Claimant’s husband was employed for over thirty years as a caretaker for the employer’s community house and synagogue. While standing on the stone entrance steps to the synagogue opening a door to let people out, he suddenly fell down three steps to the sidewalk where he was found lying with the back of his head on the sidewalk and in a comatose condition. He was taken to a hospital where he died about four hours later. There is a dispute in the evidence as to whether there was any bump or other external indication of injury on the back of his head. The hospital report indicated a possible fracture of the skull and the death certificate gave as the cause of death cerebral hemorrhage (spontaneous); hypertensive heart disease. The carrier claimed that the man fell from the pathology and not from any accident while the claimant contended that there was no evidence to show that the fall was precipitated by any underlying condition. The referee agreed that this was the question in the case. The issue upon the hearings was whether there was any accident which caused the employee to fall. As a physician for the employer stated it “ since the man had not received any trauma before he collapsed, I do not believe there is any connection between his fall and his death.”

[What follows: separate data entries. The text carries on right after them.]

`src/hdl/yrgb_pkg.sv`:
```
// Types, register indexes and arithmetic helpers for the YUYV to RGB converter.
// No dependencies.
package yrgb_pkg;

  localparam int unsigned CfgIdxW  = 4;
  localparam int unsigned CfgDataW = 16;
  localparam int unsigned InDataW  = 32;
  localparam int unsigned OutDataW = 48;

  typedef enum logic [CfgIdxW-1:0] {
    REG_LUMA_OFFSET   = 4'd0,
    REG_CHROMA_OFFSET = 4'd1,
    REG_LUMA_GAIN     = 4'd2,
    REG_BLUE_FROM_U   = 4'd3,
    REG_GREEN_FROM_U  = 4'd4,
    REG_GREEN_FROM_V  = 4'd5,
    REG_RED_FROM_V    = 4'd6,
    REG_SCALE_SHIFT   = 4'd7
  } reg_idx_e;

  typedef struct packed {
    logic        [7:0]  luma_offset;
    logic        [7:0]  chroma_offset;
    logic signed [15:0] luma_gain;
    logic signed [15:0] blue_from_u;
    logic signed [15:0] green_from_u;
    logic signed [15:0] green_from_v;
    logic signed [15:0] red_from_v;
    logic        [3:0]  scale_shift;
  } cfg_t;

  function automatic logic signed [8:0] sub_offset(input logic [7:0] s, input logic [7:0] off);
    return $signed({1'b0, s}) - $signed({1'b0, off});
  endfunction

  function automatic logic signed [15:0] mul_lo16(input logic signed [8:0] a,
                                                  input logic signed [15:0] b);
    logic signed [24:0] p;
    p = a * b;
    return p[15:0];
  endfunction

  function automatic logic signed [15:0] sat17(input logic signed [16:0] s);
    if (s[16] != s[15]) begin
      return s[16] ? 16'sh8000 : 16'sh7fff;
    end
    return s[15:0];
  endfunction

  function automatic logic signed [15:0] add_sat(input logic signed [15:0] a,
                                                 input logic signed [15:0] b);
    return sat17({a[15], a} + {b[15], b});
  endfunction

  function automatic logic signed [15:0] sub_sat(input logic signed [15:0] a,
                                                 input logic signed [15:0] b);
    return sat17({a[15], a} - {b[15], b});
  endfunction

  function automatic logic [7:0] shift_clamp(input logic signed [15:0] v,
                                             input logic [3:0] sh);
    logic signed [15:0] t;
    t = v >>> sh;
    if (t[15]) begin
      return 8'd0;
    end
    if (t[14:8] != 7'd0) begin
      return 8'hff;
    end
    return t[7:0];
  endfunction

endpackage

```
`src/hdl/yuy2_to_rgb_color_convert.sv`:
```
// Top level of the YUYV macropixel to RGB converter: five-stage pipeline.
// Depends on yrgb_pkg and yrgb_cfg_regs.
//
// Usage: each word on the slave stream is one YUYV macropixel; each word on
// the master stream is the two RGB pixels made from it, in the same order.
// Registers are written on the configuration channel, which is always ready;
// write them only while no word is in flight.
// The five pipeline stages are offset subtraction, the gain multipliers, the
// chroma and channel sums, the green difference, and the shift and clamp into
// the output register; an accepted word passes through them in order, and the
// output register holds it for the master side until it is taken.
// Throughput is one word per cycle while the receiver does not stall.
// At reset every stage is emptied and the registers take their default values.
// When the receiver stalls, the output register holds its word and each stage
// behind it keeps advancing into empty slots; once all five are full,
// s_axis_tready falls, and no word is dropped or repeated.
module yuy2_to_rgb_color_convert (
  input  logic                           clk_i,
  input  logic                           rst_ni,
  input  logic                           s_axis_tvalid,
  output logic                           s_axis_tready,
  // Fields from bit 0: luma_first, chroma_blue, luma_second, chroma_red.
  input  logic [yrgb_pkg::InDataW-1:0]   s_axis_tdata,
  output logic                           m_axis_tvalid,
  input  logic                           m_axis_tready,
  // Fields from bit 0: blue_first, green_first, red_first,
  // blue_second, green_second, red_second.
  output logic [yrgb_pkg::OutDataW-1:0]  m_axis_tdata,
  input  logic                           cfg_valid_i,
  output logic                           cfg_ready_o,
  input  logic [yrgb_pkg::CfgIdxW-1:0]   cfg_index_i,
  input  logic [yrgb_pkg::CfgDataW-1:0]  cfg_data_i
);
  import yrgb_pkg::*;

  cfg_t cfg;

  yrgb_cfg_regs u_cfg (
    .clk_i       (clk_i),
    .rst_ni      (rst_ni),
    .cfg_valid_i (cfg_valid_i),
    .cfg_index_i (cfg_index_i),
    .cfg_data_i  (cfg_data_i),
    .cfg_o       (cfg)
  );

  assign cfg_ready_o = 1'b1;

  logic v1_q, v2_q, v3_q, v4_q, v5_q;
  logic en1, en2, en3, en4, en5;

  assign en5 = !v5_q || m_axis_tready;
  assign en4 = !v4_q || en5;
  assign en3 = !v3_q || en4;
  assign en2 = !v2_q || en3;
  assign en1 = !v1_q || en2;
  assign s_axis_tready = en1;

  always_ff @(posedge clk_i or negedge rst_ni) begin
    if (!rst_ni) begin
      v1_q <= 1'b0;
      v2_q <= 1'b0;
      v3_q <= 1'b0;
      v4_q <= 1'b0;
      v5_q <= 1'b0;
    end else begin
      if (en1) v1_q <= s_axis_tvalid;
      if (en2) v2_q <= v1_q;
      if (en3) v3_q <= v2_q;
      if (en4) v4_q <= v3_q;
      if (en5) v5_q <= v4_q;
    end
  end

  logic signed [8:0]  ya1_q, yb1_q, u1_q, v1c_q;
  logic signed [15:0] luma_a2_q, luma_b2_q, bu2_q, gu2_q, gv2_q, rv2_q;
  logic signed [15:0] luma_a3_q, luma_b3_q, guv3_q;
  logic signed [15:0] blue_a3_q, blue_b3_q, red_a3_q, red_b3_q;
  logic signed [15:0] blue_a4_q, blue_b4_q, red_a4_q, red_b4_q;
  logic signed [15:0] green_a4_q, green_b4_q;
  logic [OutDataW-1:0] out5_q;

  always_ff @(posedge clk_i) begin
    if (en1 && s_axis_tvalid) begin
      ya1_q <= sub_offset(s_axis_tdata[7:0], cfg.luma_offset);
      u1_q  <= sub_offset(s_axis_tdata[15:8], cfg.chroma_offset);
      yb1_q <= sub_offset(s_axis_tdata[23:16], cfg.luma_offset);
      v1c_q <= sub_offset(s_axis_tdata[31:24], cfg.chroma_offset);
    end
    if (en2 && v1_q) begin
      luma_a2_q <= mul_lo16(ya1_q, cfg.luma_gain);
      luma_b2_q <= mul_lo16(yb1_q, cfg.luma_gain);
      bu2_q     <= mul_lo16(u1_q, cfg.blue_from_u);
      gu2_q     <= mul_lo16(u1_q, cfg.green_from_u);
      gv2_q     <= mul_lo16(v1c_q, cfg.green_from_v);
      rv2_q     <= mul_lo16(v1c_q, cfg.red_from_v);
    end
    if (en3 && v2_q) begin
      luma_a3_q <= luma_a2_q;
      luma_b3_q <= luma_b2_q;
      guv3_q    <= add_sat(gu2_q, gv2_q);
      blue_a3_q <= add_sat(luma_a2_q, bu2_q);
      blue_b3_q <= add_sat(luma_b2_q, bu2_q);
      red_a3_q  <= add_sat(luma_a2_q, rv2_q);
      red_b3_q  <= add_sat(luma_b2_q, rv2_q);
    end
    if (en4 && v3_q) begin
      green_a4_q <= sub_sat(luma_a3_q, guv3_q);
      green_b4_q <= sub_sat(luma_b3_q, guv3_q);
      blue_a4_q  <= blue_a3_q;
      blue_b4_q  <= blue_b3_q;
      red_a4_q   <= red_a3_q;
      red_b4_q   <= red_b3_q;
    end
    if (en5 && v4_q) begin
      out5_q <= {shift_clamp(red_b4_q, cfg.scale_shift),
                 shift_clamp(green_b4_q, cfg.scale_shift),
                 shift_clamp(blue_b4_q, cfg.scale_shift),
                 shift_clamp(red_a4_q, cfg.scale_shift),
                 shift_clamp(green_a4_q, cfg.scale_shift),
                 shift_clamp(blue_a4_q, cfg.scale_shift)};
    end
  end

  assign m_axis_tvalid = v5_q;
  assign m_axis_tdata  = out5_q;

endmodule

```
`src/hdl/yrgb_cfg_regs.sv`:
```
// Configuration register file of the YUYV to RGB converter.
// Depends on yrgb_pkg.
module yrgb_cfg_regs (
  input  logic                           clk_i,
  input  logic                           rst_ni,
  input  logic                           cfg_valid_i,
  input  logic [yrgb_pkg::CfgIdxW-1:0]   cfg_index_i,
  input  logic [yrgb_pkg::CfgDataW-1:0]  cfg_data_i,
  output yrgb_pkg::cfg_t                 cfg_o
);
  import yrgb_pkg::*;

  cfg_t cfg_q, cfg_d;

  always_comb begin
    cfg_d = cfg_q;
    if (cfg_valid_i) begin
      unique case (cfg_index_i)
        REG_LUMA_OFFSET:   cfg_d.luma_offset   = cfg_data_i[7:0];
        REG_CHROMA_OFFSET: cfg_d.chroma_offset = cfg_data_i[7:0];
        REG_LUMA_GAIN:     cfg_d.luma_gain     = cfg_data_i;
        REG_BLUE_FROM_U:   cfg_d.blue_from_u   = cfg_data_i;
        REG_GREEN_FROM_U:  cfg_d.green_from_u  = cfg_data_i;
        REG_GREEN_FROM_V:  cfg_d.green_from_v  = cfg_data_i;
        REG_RED_FROM_V:    cfg_d.red_from_v    = cfg_data_i;
        REG_SCALE_SHIFT:   cfg_d.scale_shift   = cfg_data_i[3:0];
        default:           cfg_d = cfg_q;
      endcase
    end
  end

  always_ff @(posedge clk_i or negedge rst_ni) begin
    if (!rst_ni) begin
      cfg_q.luma_offset   <= 8'd16;
      cfg_q.chroma_offset <= 8'd128;
      cfg_q.luma_gain     <= 16'sd75;
      cfg_q.blue_from_u   <= 16'sd129;
      cfg_q.green_from_u  <= 16'sd25;
      cfg_q.green_from_v  <= 16'sd52;
      cfg_q.red_from_v    <= 16'sd102;
      cfg_q.scale_shift   <= 4'd6;
    end else begin
      cfg_q <= cfg_d;
    end
  end

  assign cfg_o = cfg_q;

endmodule

```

Of course this was not at all the question in the case. It was not necessary that the employee receive any trauma or suffer from any other accident before he fell. The decedent was working upon the stone steps. His employment placed him there and imposed the risk of injury if he fell down the steps. The question was whether he received from the fall any injury which "contributed to his death and not whether an accident caused him to fall. He may have fallen from natural causes and still received from the fall an injury that contributed to some extent to his death. If such was the fact then the death resulted from an accident arising out of and in the course of his employment. As was stated in Matter of Mausert v. Albany Builders S. Co. (250 N. Y. 21): “A physical seizure unrelated to the employment is not such an accident as is compensable. (Matter of Hansen v. Turner Const. Co., 224 N. Y. 331.) It is the fall and the injury resulting from it that constitutes an accident within the purview of the statute. The cause may be disregarded and the inquiry limited to an investigation to disclose whether the fall, having occurred, bore with it such consequences as would not have occurred except for the employment. A teamster, suffering from heart disease may sink upon a quantity of straw in the stable. He may be temporarily dazed and immediately recover or he may die from cardiac syncope. Unless his disease was caused by his employment, his death does not arise out of *44his employment. Another teamster, suffering from the same disease in a form not sufficiently severe to cause him to do more than to slide from his seat to the pavement, breaks his bones or is killed. Then his injury arises out of his employment. If he had not been driving his wagon and fallen to the street he would not have been hurt.” The doctrine of the Mausert case was ignored here and this claim was tried and decided upon an entirely different theory, namely, that there had to be an accident which caused the fall and that if the fall was the result of natural causes, then the claim did not come within the act.
In view of the erroneous conception of the law under which this claim was tried and decided, it should be reversed and remitted for further hearing and consideration.